------ DATA FOR THIS EXERCISE

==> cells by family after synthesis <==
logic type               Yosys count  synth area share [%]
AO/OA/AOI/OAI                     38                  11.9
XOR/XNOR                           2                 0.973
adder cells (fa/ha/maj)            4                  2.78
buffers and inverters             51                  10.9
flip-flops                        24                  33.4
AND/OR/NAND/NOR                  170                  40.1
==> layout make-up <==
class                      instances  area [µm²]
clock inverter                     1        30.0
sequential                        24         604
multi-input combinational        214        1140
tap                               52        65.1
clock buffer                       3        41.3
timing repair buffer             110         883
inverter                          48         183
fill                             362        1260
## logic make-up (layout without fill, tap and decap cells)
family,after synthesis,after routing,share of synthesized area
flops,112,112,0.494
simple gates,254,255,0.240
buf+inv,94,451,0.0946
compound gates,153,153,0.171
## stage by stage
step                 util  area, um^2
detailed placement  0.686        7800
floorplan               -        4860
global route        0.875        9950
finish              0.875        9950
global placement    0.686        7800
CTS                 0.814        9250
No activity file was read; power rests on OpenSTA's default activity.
### config.mk
export PLATFORM = sky130hd
export DESIGN_NAME = div_arbiter
export DESIGN_NICKNAME = d
export VERILOG_FILES = /design/src/rtl/div_arbiter.sv
export SDC_FILE = /design/constraint.sdc
export NUM_CORES = 1
export LEC_CHECK = 0
export ABC_AREA = 1
export CORE_MARGIN = 2
export CORE_UTILIZATION = 44
export CTS_CLUSTER_SIZE = 24
export DETAILED_ROUTE_END_ITERATION = 10
export PLACE_DENSITY_LB_ADDON = 0.12
export SLEW_MARGIN = 5
export SYNTH_ARGS = -nofsm -noshare
export SYNTH_HDL_FRONTEND = slang
export SYNTH_SLANG_ARGS = --single-unit
### constraint.sdc
create_clock -name clk -period 2.2 [get_ports clk]
set_clock_uncertainty 0.05 [all_clocks]
set_input_delay 0.66 -clock clk [delete_from_list [all_inputs] [get_ports clk]]
set_output_delay 0.66 -clock clk [all_outputs]
set_load 0.1 [all_outputs]
### src/rtl/div_arbiter.sv
// rtl/div_arbiter.sv - two-port round-robin front end for a shared divider with bypass and result cache
module div_arbiter #(
  parameter int TAG_W = 3
) (
  input  logic             clk,
  input  logic             clr,
  // requester 0
  input  logic             req0_valid,
  output logic             req0_ready,
  input  logic [1:0]       req0_func3,
  input  logic [31:0]      req0_rs1,
  input  logic [31:0]      req0_rs2,
  input  logic [TAG_W-1:0] req0_tag,
  // requester 1
  input  logic             req1_valid,
  output logic             req1_ready,
  input  logic [1:0]       req1_func3,
  input  logic [31:0]      req1_rs1,
  input  logic [31:0]      req1_rs2,
  input  logic [TAG_W-1:0] req1_tag,
  // response
  output logic             resp_valid,
  input  logic             resp_ready,
  output logic             resp_port,
  output logic [TAG_W-1:0] resp_tag,
  output logic [31:0]      resp_rd,
  // shared divider
  output logic             div_go,
  output logic [1:0]       div_func3,
  output logic [31:0]      div_rs1,
  output logic [31:0]      div_rs2,
  input  logic             div_done,
  input  logic [31:0]      div_rd
);

  localparam logic [31:0] MIN_INT  = 32'h8000_0000;
  localparam logic [31:0] ALL_ONES = 32'hFFFF_FFFF;

  typedef enum logic [1:0] {
    IDLE  = 2'd0,
    ISSUE = 2'd1,
    WAIT  = 2'd2,
    RESP  = 2'd3
  } state_t;

  state_t r_state;
  state_t w_next;

  // r_decode marks the IDLE cycle right after acceptance, in which the
  // latched operands are classified (bypass or divider) and no new
  // request may be taken.
  logic             r_decode;
  // Port that wins when both requesters are valid.
  logic             r_prio;

  // Operation in flight.
  logic [1:0]       r_op_func3;
  logic [31:0]      r_op_rs1;
  logic [31:0]      r_op_rs2;
  logic [TAG_W-1:0] r_op_tag;
  logic             r_op_port;
  logic [31:0]      r_resp_rd;

  // Last divider-computed operation and its result.
  logic             r_cache_valid;
  logic [1:0]       r_cache_func3;
  logic [31:0]      r_cache_rs1;
  logic [31:0]      r_cache_rs2;
  logic [31:0]      r_cache_rd;

  logic             w_any;
  logic             w_grant;
  logic             w_accept;
  logic             w_div0;
  logic             w_ovf;
  logic             w_hit;
  logic             w_bypass;
  logic [31:0]      w_bypass_rd;
  logic             w_capture;

  // Round-robin grant and acceptance of a new request.
  always_comb begin
    w_any    = req0_valid | req1_valid;
    w_grant  = 1'b0;
    if (req0_valid && req1_valid) begin
      w_grant = r_prio;
    end else begin
      w_grant = req1_valid;
    end
    w_accept = !clr && (r_state == IDLE) && !r_decode && w_any;
  end

  // Classify the latched operation: divide by zero, signed overflow or cache hit.
  always_comb begin
    w_div0      = (r_op_rs2 == 32'd0);
    w_ovf       = !r_op_func3[0] && (r_op_rs1 == MIN_INT) && (r_op_rs2 == ALL_ONES);
    w_hit       = r_cache_valid && (r_cache_func3 == r_op_func3) &&
                  (r_cache_rs1 == r_op_rs1) && (r_cache_rs2 == r_op_rs2);
    w_bypass    = w_div0 | w_ovf | w_hit;
    w_bypass_rd = r_cache_rd;
    if (w_div0) begin
      w_bypass_rd = r_op_func3[1] ? r_op_rs1 : ALL_ONES;
    end else if (w_ovf) begin
      w_bypass_rd = r_op_func3[1] ? 32'd0 : MIN_INT;
    end
    w_capture   = (r_state == WAIT) && div_done;
  end

  // State register.
  always_ff @(posedge clk) begin
    if (clr) begin
      r_state <= IDLE;
    end else begin
      r_state <= w_next;
    end
  end

  // Next-state logic; div_done only matters while waiting on the divider.
  always_comb begin
    w_next = r_state;
    case (r_state)
      IDLE: begin
        if (r_decode) begin
          w_next = w_bypass ? RESP : ISSUE;
        end
      end
      ISSUE: begin
        w_next = WAIT;
      end
      WAIT: begin
        if (div_done) begin
          w_next = RESP;
        end
      end
      RESP: begin
        if (resp_ready) begin
          w_next = IDLE;
        end
      end
      default: begin
        w_next = IDLE;
      end
    endcase
  end

  // Outputs; everything is forced to zero while clr is held.
  always_comb begin
    req0_ready = 1'b0;
    req1_ready = 1'b0;
    div_go     = 1'b0;
    resp_valid = 1'b0;
    resp_port  = 1'b0;
    resp_tag   = '0;
    resp_rd    = 32'd0;
    div_func3  = 2'd0;
    div_rs1    = 32'd0;
    div_rs2    = 32'd0;
    if (!clr) begin
      req0_ready = w_accept && !w_grant;
      req1_ready = w_accept && w_grant;
      div_go     = (r_state == ISSUE);
      resp_valid = (r_state == RESP);
      resp_port  = r_op_port;
      resp_tag   = r_op_tag;
      resp_rd    = r_resp_rd;
      div_func3  = r_op_func3;
      div_rs1    = r_op_rs1;
      div_rs2    = r_op_rs2;
    end
  end

  // Operand latch, result capture, cache and round-robin pointer.
  always_ff @(posedge clk) begin
    if (clr) begin
      r_decode      <= 1'b0;
      r_prio        <= 1'b0;
      r_op_func3    <= 2'd0;
      r_op_rs1      <= 32'd0;
      r_op_rs2      <= 32'd0;
      r_op_tag      <= '0;
      r_op_port     <= 1'b0;
      r_resp_rd     <= 32'd0;
      r_cache_valid <= 1'b0;
      r_cache_func3 <= 2'd0;
      r_cache_rs1   <= 32'd0;
      r_cache_rs2   <= 32'd0;
      r_cache_rd    <= 32'd0;
    end else begin
      r_decode <= w_accept;
      if (w_accept) begin
        r_prio    <= ~w_grant;
        r_op_port <= w_grant;
        if (w_grant) begin
          r_op_func3 <= req1_func3;
          r_op_rs1   <= req1_rs1;
          r_op_rs2   <= req1_rs2;
          r_op_tag   <= req1_tag;
        end else begin
          r_op_func3 <= req0_func3;
          r_op_rs1   <= req0_rs1;
          r_op_rs2   <= req0_rs2;
          r_op_tag   <= req0_tag;
        end
      end
      if (r_decode && (r_state == IDLE) && w_bypass) begin
        r_resp_rd <= w_bypass_rd;
      end
      if (w_capture) begin
        r_resp_rd     <= div_rd;
        r_cache_valid <= 1'b1;
        r_cache_func3 <= r_op_func3;
        r_cache_rs1   <= r_op_rs1;
        r_cache_rs2   <= r_op_rs2;
        r_cache_rd    <= div_rd;
      end
    end
  end

endmodule

== After elaboration in Yosys (flattened, before gate mapping) ==
Cells that the tools add are included.

* Bits in registers: 205
* Logic and storage cells: 77
* Input bits: 176

* Equal/unequal tests: 11
* Reductions and logical operators: 22
* Bitwise gates (word level): 4
* Multiplexer cells: 26

{| class="wikitable"
|+ Operators by type and width
! cell !! number
|-
| two-way mux 32 bit || 11
|-
| equality test 32 bit || 2
|-
| equality test 32 bit (second input constant) || 2
|-
| logical NOT 32 bit || 1
|-
| logical AND 1 bit || 14
|-
| two-way mux 2 bit || 6
|-
| case mux 2 bit (4 select lines) || 1
|-
| two-way mux 1 bit || 6
|-
| two-way mux 3 bit || 2
|-
| != test 2 bit (second input constant) || 3
|-
| equality test 2 bit (second input constant) || 2
|-
| logical NOT 1 bit || 4
|-
| OR 1 bit || 3
|-
| AND reduction 3 bit || 1
|-
| equality test 2 x 1 -> 1 bit (second input constant) || 1
|-
| equality test 2 bit || 1
|-
| logical NOT 2 bit || 1
|-
| nonzero test 2 bit || 1
|-
| inverter 1 bit || 1
|}

== Longest topological paths before layout ==
* Word-level depth: 8
* Depth in mapped cells: 16
* Depth with buffers taken out: 15

== Worst setup path after synthesis ==
No wires, ideal clock.

* Kind: input -> output
* From: in clr
* To: out resp_rd[23]
* Path buffers: 3
* Data required time: 1.490 ns
* Stages: 4
* Arrival time: 2.534 ns
* Path slack: -1.044 ns
* Cell sequence: clkbuf_1 clkbuf_1 buf_1 nor2_1

* Word-level cells in the longest chain between the ends: 1

{| class="wikitable"
|+ Ends and longest elaborated chain
! item !! line !! RTL
|-
| from (decl) || 6 || <nowiki>input logic clr,</nowiki>
|-
| two-way mux 32 bit || 158 || <nowiki>if (!clr) begin</nowiki>
|-
| to (decl) || 26 || <nowiki>output logic [31:0] resp_rd,</nowiki>
|}

No other way between the ends.

== Final worst setup path ==
* From: reg r_state[0]
* To: out req1_ready

* Word-level cells in the longest chain between the ends: 6

{| class="wikitable"
|+ Ends and longest elaborated chain
! item !! line !! RTL
|-
| from (decl) || 46 || <nowiki>state_t r_state;</nowiki>
|-
| from (signal assigned) || 114 || <nowiki>r_state <= w_next;</nowiki>
|-
| logical NOT 2 bit || 90 || <nowiki>w_accept = !clr && (r_state == IDLE) && !r_decode && w_any;</nowiki>
|-
| logical AND 1 bit (3 in a row) || 90 ||
|-
| logical AND 1 bit || 160 || <nowiki>req1_ready = w_accept && w_grant;</nowiki>
|-
| two-way mux 1 bit || 158 ||
|-
| to (decl) || 16 || <nowiki>output logic req1_ready,</nowiki>
|}

No other way between the ends.

==> impl_metrics.ini <==
[setup_path]
required_ns = 1.49
arrival_ns = 1.87
crit_slowest_cell = dfxtp_2
crit_chain = inv_2, ha_4, inv_2, nor2_4, buf_6, o21ai_4, nor2_4, inv_2, nor2_4, buf_12
start_kind = register
path_class = register to primary output
crit_path_end_kind = primary output
ff2ff_setup_slack_ns = 0.09
cp_top_family = buffers and inverters
rr_worst_depth = 14
crit_path_max_incr_delay_ns = 0.33
crit_buf_inv = 5
critPathMaxFanout = 4
reg2reg_to = r_resp_rd[25]
r2r_start = r_op_rs1[7]
crit_cells = 10

[drt]
drt_wl_total_um = 36100
drt_iter0_drc = 741
antenna_left = 0
vias = 11600
wl_met2_um = 17500
avgViaCountPerCell = 5.05
wl_per_cell_um = 15.6
highest_layer = met4
wl_met3_um = 2630
firstDrtPassIters = 5
wl_met1_um = 15200
drc = 0

[clock_network]
worstSkewPairLatency_ns = 0.51
clockBufferDepth = 3
h-tree-depth = 1
numClockSinks = 205
cts_hold_buf = 0
clk_pin_slew_worst_paths_ns = 0.06
cts_tree = built
cts-buffers-inserted = 23
cts-root-buf = clkbuf_16

[sta]
period_share_pct = 117
setup_slack_ns = -0.385
rsz0062_at_grt = yes
fin_setup_tns_ns = -0.771
setup_viol = 4
max_slew.worst_pin.slew_ns = 0.523
final-hold-violation-count = 0
fmax_mhz = 387
slew_violations = 0
relSlewSlack_pct = 65.1
fin_crit_ns = 2.58
holdWs_ns = 0.417

[outcome]
failed_checks = setup timing
status = finished with violations

[floorplan]
dieArea_um2 = 25000
ioPinCount = 282
num_rows = 56
core-area_um2 = 23400
floorplan.initialDensity_pct = 44.6
die_h_um = 158
dieWidth_um = 158

[pwr]
powerDensity_nw_per_um2 = 1040
ir_drop_mv = 0.883
leakagePower_uw = 0.00685

[cells_and_area]
drive_gt1_share_pct = 21.5
seq_area_um2 = 4140
nFillCells = 1864
syn_to_final_growth_pct = 62.5
multiInputGateArea_um2 = 5800
nets = 2153

[synthesis]
avgSynthCellArea_um2 = 6.32
post-synth-top-area-cell = dfxtp_1
yosysUniqueCellTypes = 33
ys_ff_latch = 205
yosysTopAreaCellShare_pct = 39.3
synth_ff_type = dfxtp_1
synth_edf_count = 0
synthArstFlopShare_pct = 0
synthesis.nets = 1832
synthTopCellsByArea = dfxtp_1, nand2_1, nor2_1
yosysSeqAreaShare_pct = 39.3
syn_inst = 1651
yosys-top-cells-count = nand2_1, nor2_1, dfxtp_1
synth.most_common_cell = nand2_1
syn_area_um2 = 10400
yosys_warnings = 0

[global_route]
antenna_found_initial = 1
grt_overflow = 0
grt_max_degree = 99
track_usage_pct = 27.9
grt_pass1_vias = 11000
grt_pass1_wl_um = 55800

[run]
max_cap_violations = 0

[placed_design]
io_buffers = 281
dp.final_hpwl_um = 26300
gp_congestion = 0.867

[worst_hold_path]
hold_class = register to register
hold_depth = 2
min_to = r_cache_rs2[9]
worstHoldStart = r_cache_rs2[9]
[cells in the final DEF (no fill, tap or decap), types with 61 or more instances in the layout]
master,instances
a21oi_1,117
buf_12,124
buf_4,76
clkdlybuf4s50_1,174
dfxtp_1,178
inv_1,172
nand2_1,486
nor2_1,188
nor2_4,61
o21ai_0,94
[registers in the layout, summed over array words and instances (netlist names)]
register / flops
r_op_func3: 2
r_cache_valid: 1
r_op_rs1: 32
r_state: 2
r_decode: 1
r_op_rs2: 32
r_cache_func3: 2
r_cache_rd: 32
r_op_tag: 3
r_resp_rd: 32
r_op_port: 1
r_prio: 1
r_cache_rs1: 32
r_cache_rs2: 32
[worst reg2reg max path, stage by stage, from the launching register on]
cell and delay (ns):
dfxtp_1 0.42, inv_1 0.11, nand2_1 0.07, nand2_1 0.05, nor2_1 0.11, nand2_1 0.07, nor2_1 0.09, nand2_1 0.08
nor2_2 0.17, nand3_2 0.16, nand2_4 0.13, nand2_8 0.11, buf_4 0.18, a21oi_1 0.12, nor2_1 0.06
[what timing repair did]
action,CTS,global route
buffers inserted,4,4
pin swaps,6,18
setup endpoints to repair,31,82
cloned,0,5
resized for setup,44,63
[through the flow]
| stage | util (%) | total power (uW) | cell area (um2) | setup WS, ns | std cells |
|---|---|---|---|---|---|
| 3_5_place_dp | 67.0 | 13200 | 15700 | -0.369 | 2254 |
| 6_report | 72.5 | 17700 | 17000 | -0.385 | 2306 |
| 2_1_floorplan | - | 10200 | 11000 | -0.930 | 1651 |
| 4_1_cts | 71.1 | 17400 | 16600 | -0.484 | 2296 |
| 3_3_place_gp | 67.0 | 13000 | 15700 | -0.358 | 2254 |
| 5_1_grt | 72.5 | 18700 | 17000 | -0.473 | 2306 |
[cells by family (layout without fill, tap and decap cells)]
logic type      Yosys count  in the layout  synth area share [%]
buf+inv                 298            632                  11.3
simple gates            824            825                  31.2
xor+xnor                 10             10                 0.839
compound gates          309            309                  16.7
other cells               0              1                     0
flops                   205            205                  39.3
fa+ha+maj                 5              5                 0.599
[where the power goes]
part	switching, uW	total (uW)	internal, uW
clock	1540	4080	2540
sequential	495	4960	4470
combinational	5330	8650	3320
[worst max path at each step]
| stage | slack (ns) | endpoint | from |
|---|---|---|---|
| 6_report | -0.38 | req1_ready | r_state[0] |
| 4_1_cts | -0.48 | req1_ready | r_state[1] |
| 3_3_place_gp | -0.36 | req1_ready | req1_valid |
| 5_1_grt | -0.47 | req1_ready | r_state[0] |
| 3_5_place_dp | -0.37 | req1_ready | req1_valid |
| 2_1_floorplan | -0.93 | div_rs1[19] | clr |
[final cells by class]
class	instances	area share, %
multi-input combinational	1149	34.2
timing repair buffer	389	29.7
clock inverter	9	0.870
tap	319	2.35
antenna	1	0.0148
sequential	205	24.4
clock buffer	30	3.84
inverter	204	4.57
[per-layer routing]
metal | vias up | track usage [%]
met5 | - | 0
li1 | 5846 | -
met3 | 57 | 4.71
met1 | 5328 | 36.5
met4 | 0 | 6.99
met2 | 414 | 47.7
(Power assumes the default switching activity.)
==> src/rtl/mac_array_ctrl.sv <==
// ---------------------------------------------------------------------------
// mac_array_ctrl
// Tile sequencer for the 2D systolic MAC array: kernel load, wavefront gap,
// activation execute, output drain, completion report.
//   clk        in   rising-edge clock
//   reset      in   asynchronous active-low reset
//   start      in   single-cycle tile request, honoured only in IDLE
//   abort      in   synchronous abort, overrides everything
//   w_base     in   first kernel-vector address
//   x_base     in   first activation-vector address
//   len        in   number of activation vectors
//   valid      in   per-column valid from the array bottom row
//   mem_rd_en  out  SRAM read enable (1-cycle read latency)
//   mem_addr   out  SRAM read address
//   inst_w     out  array instruction, aligned with SRAM read data
//   busy       out  sequencer not idle
//   done       out  one-cycle tile completion pulse
//   err        out  sticky drain-timeout flag
//   out_cnt    out  output vectors observed in the current tile
// ---------------------------------------------------------------------------
module mac_array_ctrl
    import mac_ctrl_pkg::*;
#(
    parameter int row       = 8,
    parameter int col       = 8,
    parameter int addr_bw   = 11,
    parameter int len_bw    = 11,
    parameter int drain_max = 32
) (
    input  logic               clk,
    input  logic               reset,
    input  logic               start,
    input  logic               abort,
    input  logic [addr_bw-1:0] w_base,
    input  logic [addr_bw-1:0] x_base,
    input  logic [len_bw-1:0]  len,
    input  logic [col-1:0]     valid,
    output logic               mem_rd_en,
    output logic [addr_bw-1:0] mem_addr,
    output logic [1:0]         inst_w,
    output logic               busy,
    output logic               done,
    output logic               err,
    output logic [len_bw-1:0]  out_cnt
);

    // Shared phase counter covers both the KGAP length and the DRAIN timeout.
    localparam int CNT_W = $clog2(drain_max + row + 1) + 1;

    state_t             state_q, state_d;
    logic [CNT_W-1:0]   phase_cnt_q;
    logic [len_bw-1:0]  len_q;
    logic [addr_bw-1:0] x_base_q;
    logic [len_bw-1:0]  out_cnt_q;
    logic               err_q;
    logic [1:0]         inst_w_p1;

    logic               start_acc;
    logic               err_set;
    logic               rd_en;
    logic [1:0]         inst_d;
    logic               ag_load;
    logic               ag_step;
    logic [addr_bw-1:0] ag_base;
    logic [len_bw-1:0]  ag_limit;
    logic               ag_last;

    // Only the last column marks a complete output vector.
    logic unused_valid_bits;
    assign unused_valid_bits = ^valid;

    mac_ctrl_addr_gen #(
        .addr_bw (addr_bw),
        .len_bw  (len_bw)
    ) u_addr_gen (
        .clk   (clk),
        .reset (reset),
        .load  (ag_load),
        .base  (ag_base),
        .limit (ag_limit),
        .step  (ag_step),
        .addr  (mem_addr),
        .last  (ag_last)
    );

    always_comb begin
        state_d   = state_q;
        start_acc = 1'b0;
        err_set   = 1'b0;
        rd_en     = 1'b0;
        inst_d    = INST_NOP;
        ag_load   = 1'b0;
        ag_step   = 1'b0;
        ag_base   = w_base;
        ag_limit  = len_bw'(col);

        case (state_q)
            IDLE: begin
                if (start) begin
                    start_acc = 1'b1;
                    if (len == '0) begin
                        state_d = DONE;
                    end else begin
                        state_d = KLOAD;
                        ag_load = 1'b1;
                    end
                end
            end
            KLOAD: begin
                rd_en   = 1'b1;
                ag_step = 1'b1;
                inst_d  = INST_KLOAD;
                if (ag_last) state_d = KGAP;
            end
            KGAP: begin
                // row+1 cycles: one for SRAM latency, row for the inst_w shift.
                if (phase_cnt_q == CNT_W'(row)) begin
                    state_d  = EXEC;
                    ag_load  = 1'b1;
                    ag_base  = x_base_q;
                    ag_limit = len_q;
                end
            end
            EXEC: begin
                rd_en   = 1'b1;
                ag_step = 1'b1;
                inst_d  = INST_EXEC;
                if (ag_last) state_d = DRAIN;
            end
            DRAIN: begin
                if (out_cnt_q == len_q) begin
                    state_d = DONE;
                end else if (phase_cnt_q == CNT_W'(drain_max - 1)) begin
                    err_set = 1'b1;
                    state_d = DONE;
                end
            end
            DONE: begin
                state_d = IDLE;
            end
            default: begin
                state_d = IDLE;
            end
        endcase

        // Abort also squashes the instruction that would follow this cycle's read.
        if (abort) begin
            state_d   = IDLE;
            start_acc = 1'b0;
            err_set   = 1'b0;
            ag_load   = 1'b0;
            ag_step   = 1'b0;
            inst_d    = INST_NOP;
        end
    end

    // ---- stage p0 -> p1: state, counters, latched tile parameters ----
    always_ff @(posedge clk or negedge reset) begin
        if (!reset) begin
            state_q     <= IDLE;
            phase_cnt_q <= '0;
            len_q       <= '0;
            x_base_q    <= '0;
            out_cnt_q   <= '0;
            err_q       <= 1'b0;
            inst_w_p1   <= INST_NOP;
        end else begin
            state_q   <= state_d;
            inst_w_p1 <= inst_d;

            if (state_d != state_q) begin
                phase_cnt_q <= '0;
            end else if (state_q != IDLE) begin
                phase_cnt_q <= phase_cnt_q + CNT_W'(1);
            end

            if (start_acc) begin
                len_q    <= len;
                x_base_q <= x_base;
            end

            if (start_acc) begin
                err_q <= 1'b0;
            end else if (err_set) begin
                err_q <= 1'b1;
            end

            if (start_acc) begin
                out_cnt_q <= '0;
            end else if ((state_q != IDLE) && valid[col-1] && (out_cnt_q < len_q)) begin
                out_cnt_q <= out_cnt_q + len_bw'(1);
            end
        end
    end

    assign mem_rd_en = rd_en;
    assign inst_w    = inst_w_p1;
    assign busy      = (state_q != IDLE);
    assign done      = (state_q == DONE);
    assign err       = err_q;
    assign out_cnt   = out_cnt_q;

endmodule
[src/rtl/and_or_pkg.sv]
// Shared widths and ALU op codes for the AND/OR datapath slice.
// DATAPATH_ADD_SUB_EN enables decoding of OP_ADD/OP_SUB in the top level.
package and_or_pkg;

  localparam int unsigned WIDTH = 32;

  typedef logic [WIDTH-1:0] word_t;

  localparam logic [4:0] OP_OR  = 5'b00001;
  localparam logic [4:0] OP_AND = 5'b00010;
  localparam logic [4:0] OP_ADD = 5'b00011;
  localparam logic [4:0] OP_SUB = 5'b00100;

endpackage

[src/rtl/dp_reg32.sv]
// Datapath register: synchronous active-high clear, load enable, clear wins.
module dp_reg32
  import and_or_pkg::*;
(
  input  logic  clk_i,
  input  logic  clear_i,
  input  logic  load_i,
  input  word_t d_i,
  output word_t q_o
);

  word_t q_q;

  always_ff @(posedge clk_i) begin
    if (clear_i) begin
      q_q <= '0;
    end else if (load_i) begin
      q_q <= d_i;
    end
  end

  assign q_o = q_q;

endmodule

[src/rtl/and_or_datapath.sv]
// Single-bus datapath slice: register file, priority bus mux and AND/OR/inc ALU.
// DATAPATH_ADD_SUB_EN adds ADD/SUB decoding to the ALU.
module and_or_datapath
  import and_or_pkg::*;
(
  input  logic        Clock,
  input  logic        Clear,
  input  logic        PCout,
  input  logic        Zlowout,
  input  logic        MDRout,
  input  logic        R2out,
  input  logic        R3out,
  input  logic        MARin,
  input  logic        PCin,
  input  logic        IRin,
  input  logic        Yin,
  input  logic        ZLowIn,
  input  logic        R1in,
  input  logic        R2in,
  input  logic        R3in,
  input  logic        MDRin,
  input  logic        Read,
  input  logic        IncPC,
  input  logic [4:0]  op_code,
  input  logic [31:0] Mdatain,
  output logic [31:0] zlo_contents
);

  word_t bus;
  word_t alu_result;
  word_t mdr_d;
  word_t pc_q, mar_q, mdr_q, ir_q, y_q, zlow_q, r1_q, r2_q, r3_q;

  // Priority mux; an idle bus reads as zero.
  always_comb begin
    bus = '0;
    if (PCout) begin
      bus = pc_q;
    end else if (Zlowout) begin
      bus = zlow_q;
    end else if (MDRout) begin
      bus = mdr_q;
    end else if (R2out) begin
      bus = r2_q;
    end else if (R3out) begin
      bus = r3_q;
    end
  end

  always_comb begin
    alu_result = '0;
    if (IncPC) begin
      alu_result = bus + word_t'(1);
    end else begin
      case (op_code)
        OP_AND:  alu_result = y_q & bus;
        OP_OR:   alu_result = y_q | bus;
`ifdef DATAPATH_ADD_SUB_EN
        OP_ADD:  alu_result = y_q + bus;
        OP_SUB:  alu_result = y_q - bus;
`endif
        default: alu_result = '0;
      endcase
    end
  end

  assign mdr_d = Read ? Mdatain : bus;

  dp_reg32 u_pc   (.clk_i(Clock), .clear_i(Clear), .load_i(PCin),   .d_i(bus),        .q_o(pc_q));
  dp_reg32 u_mar  (.clk_i(Clock), .clear_i(Clear), .load_i(MARin),  .d_i(bus),        .q_o(mar_q));
  dp_reg32 u_mdr  (.clk_i(Clock), .clear_i(Clear), .load_i(MDRin),  .d_i(mdr_d),      .q_o(mdr_q));
  dp_reg32 u_ir   (.clk_i(Clock), .clear_i(Clear), .load_i(IRin),   .d_i(bus),        .q_o(ir_q));
  dp_reg32 u_y    (.clk_i(Clock), .clear_i(Clear), .load_i(Yin),    .d_i(bus),        .q_o(y_q));
  dp_reg32 u_zlow (.clk_i(Clock), .clear_i(Clear), .load_i(ZLowIn), .d_i(alu_result), .q_o(zlow_q));
  dp_reg32 u_r1   (.clk_i(Clock), .clear_i(Clear), .load_i(R1in),   .d_i(bus),        .q_o(r1_q));
  dp_reg32 u_r2   (.clk_i(Clock), .clear_i(Clear), .load_i(R2in),   .d_i(bus),        .q_o(r2_q));
  dp_reg32 u_r3   (.clk_i(Clock), .clear_i(Clear), .load_i(R3in),   .d_i(bus),        .q_o(r3_q));

  // MAR, IR and R1 feed logic outside this slice.
  logic unused_regs;
  assign unused_regs = ^{mar_q, ir_q, r1_q};

  assign zlo_contents = zlow_q;

endmodule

------------

* PROBLEM TO SOLVE
Only the lines from the one with "alu_result = y_q & bus;" through the end of the data belong in the answer, each reproduced exactly.

* ANSWER
        OP_AND:  alu_result = y_q & bus;
        OP_OR:   alu_result = y_q | bus;
`ifdef DATAPATH_ADD_SUB_EN
        OP_ADD:  alu_result = y_q + bus;
        OP_SUB:  alu_result = y_q - bus;
`endif
        default: alu_result = '0;
      endcase
    end
  end

  assign mdr_d = Read ? Mdatain : bus;

  dp_reg32 u_pc   (.clk_i(Clock), .clear_i(Clear), .load_i(PCin),   .d_i(bus),        .q_o(pc_q));
  dp_reg32 u_mar  (.clk_i(Clock), .clear_i(Clear), .load_i(MARin),  .d_i(bus),        .q_o(mar_q));
  dp_reg32 u_mdr  (.clk_i(Clock), .clear_i(Clear), .load_i(MDRin),  .d_i(mdr_d),      .q_o(mdr_q));
  dp_reg32 u_ir   (.clk_i(Clock), .clear_i(Clear), .load_i(IRin),   .d_i(bus),        .q_o(ir_q));
  dp_reg32 u_y    (.clk_i(Clock), .clear_i(Clear), .load_i(Yin),    .d_i(bus),        .q_o(y_q));
  dp_reg32 u_zlow (.clk_i(Clock), .clear_i(Clear), .load_i(ZLowIn), .d_i(alu_result), .q_o(zlow_q));
  dp_reg32 u_r1   (.clk_i(Clock), .clear_i(Clear), .load_i(R1in),   .d_i(bus),        .q_o(r1_q));
  dp_reg32 u_r2   (.clk_i(Clock), .clear_i(Clear), .load_i(R2in),   .d_i(bus),        .q_o(r2_q));
  dp_reg32 u_r3   (.clk_i(Clock), .clear_i(Clear), .load_i(R3in),   .d_i(bus),        .q_o(r3_q));

  // MAR, IR and R1 feed logic outside this slice.
  logic unused_regs;
  assign unused_regs = ^{mar_q, ir_q, r1_q};

  assign zlo_contents = zlow_q;

endmodule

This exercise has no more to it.